A new report from the UN Intergovernmental Panel on Climate Change warns of dire consequences if governments don't make "rapid, far-reaching, and unprecedented changes in all aspects of society" to stem global warming. But the planet isn't the only thing at risk as temperatures rise; your health might be in danger, too…

An increase in disease-carrying mosquitoes and ticks 

Hot and humid climates provide a perfect breeding ground for critters, and experts say that a warming world might put us at greater risk for vector-borne diseases, which are those transmitted by ticks, mosquitoes or other organisms…

Contaminated water sources and dangerous bacterial infections
Extreme weather and rainfall have contributed to the spread of bacterial infections through contaminated water, especially in summer. Warmer temperatures will only make those storms worse…

An increase in mental health issues
Even a modest rise in temperatures is associated with an increase in mental health issues, according to a study published this year that surveyed nearly 2 million US residents. The research, in the journal PNAS, looked at individual cities and found that warming of just 1 degree over five years was linked to a 2% increase in mental health issues…

An increase in Type 2 diabetes
Rising temperatures are associated with an increase in Type 2 diabetes, according to a 2017 study published in the journal BMJ Open Diabetes Research & Care. However, researchers looked only at the correlation between temperatures and diabetes, so the study didn't establish that temperatures necessarily caused the disease…

Respiratory problems and stroke

Most scientists agree that greenhouse gases like carbon dioxide are contributing to global warming, but those emissions aren't just hurting the planet. Fossil fuel pollutants can also generate a mixture of solid particles and liquid droplets in the atmosphere that can enter your lungs and even your bloodstream…

More car crashes and fewer food inspections
Even small changes in climate can impact human behavior, leading to an increase in fatal car accidents and a decrease in food safety inspections, according to a study published this year in PNAS…

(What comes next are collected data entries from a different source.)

==> src/rtl/vector_writeback.sv <==
// vector_writeback: takes one result group per handshake and writes it to the register file one beat per cycle.
module vector_writeback import vector_writeback_pkg::*; #(
  parameter int VLEN = 128,
  parameter int NREG = 32
) (
  input  logic              clk,
  input  logic              rst_n,
  input  logic              wb_valid,
  output logic              wb_ready,
  input  logic [2:0]        wb_inst,
  input  logic [4:0]        wb_vd,
  input  logic              wb_lmul,
  input  logic [4*VLEN-1:0] wb_data,
  output logic              vsi_rf_we,
  output logic [4:0]        vsi_rf_waddr,
  output logic [VLEN-1:0]   vsi_rf_wdata,
  output logic              wb_done,
  output logic [NREG-1:0]   wb_pend
);
  state_e            r_state, w_next;
  logic [4:0]        r_vd;
  logic [1:0]        r_cnt, r_last;
  logic [4*VLEN-1:0] r_data;
  logic              w_acc, w_inv;
  logic [2:0]        w_n;
  always_comb begin
    w_acc  = wb_valid && r_state == S_IDLE;
    w_inv  = wb_inst == INST_INVALID;
    w_n    = beats(wb_inst, wb_lmul);
    w_next = r_state == S_IDLE  ? (wb_valid ? (w_inv ? S_DONE : S_WRITE) : S_IDLE) :
             r_state == S_WRITE ? (r_cnt == r_last ? S_DONE : S_WRITE) : S_IDLE;
  end
  always_ff @(posedge clk or negedge rst_n)
    if (!rst_n) begin
      r_state <= S_IDLE;
      r_vd    <= '0;
      r_cnt   <= '0;
      r_last  <= '0;
      r_data  <= '0;
    end else begin
      r_state <= w_next;
      if (w_acc) begin
        r_vd   <= wb_vd;
        r_cnt  <= '0;
        r_last <= 2'(w_n - 3'd1);
        r_data <= wb_data;
      end else if (r_state == S_WRITE) r_cnt <= r_cnt + 2'd1;
    end
  // Write port is decoded from registered state so nothing on wb_* reaches it combinationally.
  assign wb_ready     = r_state == S_IDLE;
  assign vsi_rf_we    = r_state == S_WRITE;
  assign vsi_rf_waddr = vsi_rf_we ? r_vd + 5'(r_cnt) : '0;
  assign vsi_rf_wdata = vsi_rf_we ? r_data[r_cnt*VLEN +: VLEN] : '0;
  assign wb_done      = r_state == S_DONE;
  vector_pend_mask #(.N(NREG)) u_pend (
    .clk       (clk),
    .rst_n     (rst_n),
    .i_set     (w_acc && !w_inv),
    .i_base    (wb_vd),
    .i_cnt     (w_n),
    .i_clr     (vsi_rf_we),
    .i_clr_idx (vsi_rf_waddr),
    .o_mask    (wb_pend)
  );
endmodule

…the MIT Media Lab research scientist who co-authored the study, noted that "hot temperatures are basically bad for human functioning." The crux of the idea, he said, was that "weather affects how we perform our duties and how we go about our daily lives and the risks that we experience."
Read all of it.
One thing that will be centrally important will be the applied "Data Science" elements of large scale public health "big data" disparate-source collation and analytics. Moreover, at the primary care outpatient clinic level, we will have to finally get beyond all of the endless "interoperability" happy talk and derive appropriate and effective means of EHR data sharing for epidemiological "early warning" sentinel purposes.
___

Per the IPCC report, I found this interesting (Chapter 5):
Well-being for all (Dearing et al., 2014; Raworth, 2017) is at the core of an ecologically safe and socially just space for humanity, including health and housing to peace and justice, social equity, gender equality, and political voices (Raworth, 2017). It is in alignment with transformative social development (UNRISD, 2016) and the 2030 Agenda of ‘leaving no one behind’. The social conditions to enable well-being for all are to reduce entrenched inequalities within and between countries (Klinsky and Winkler, 2018), rethink prevailing values, ethics and behaviours (Holden et al., 2017), allow people to live a life in dignity while avoiding actions that undermine capabilities (Klinsky and Golub, 2016), transform economies (Popescu and Ciurlau, 2016; Tàbara et al., 2018), overcome uneven consumption and production patterns (Dearing et al., 2014; Häyhä et al., 2016; Raworth, 2017) and conceptualise development as well-being rather than mere economic growth (Gupta and Pouw, 2017) (medium evidence, high agreement). 
Trump and his kleptocrats will simply scoff. I am reminded of Peter Frase's "Quadrant IV" -
Hierarchy and Scarcity: Exterminism
But if we do not arrive as equals, and environmental limits continue to press against us, we come to the fourth and most disturbing of our possible futures. In a way, it resembles the communism that we began with — but it is a communism for the few.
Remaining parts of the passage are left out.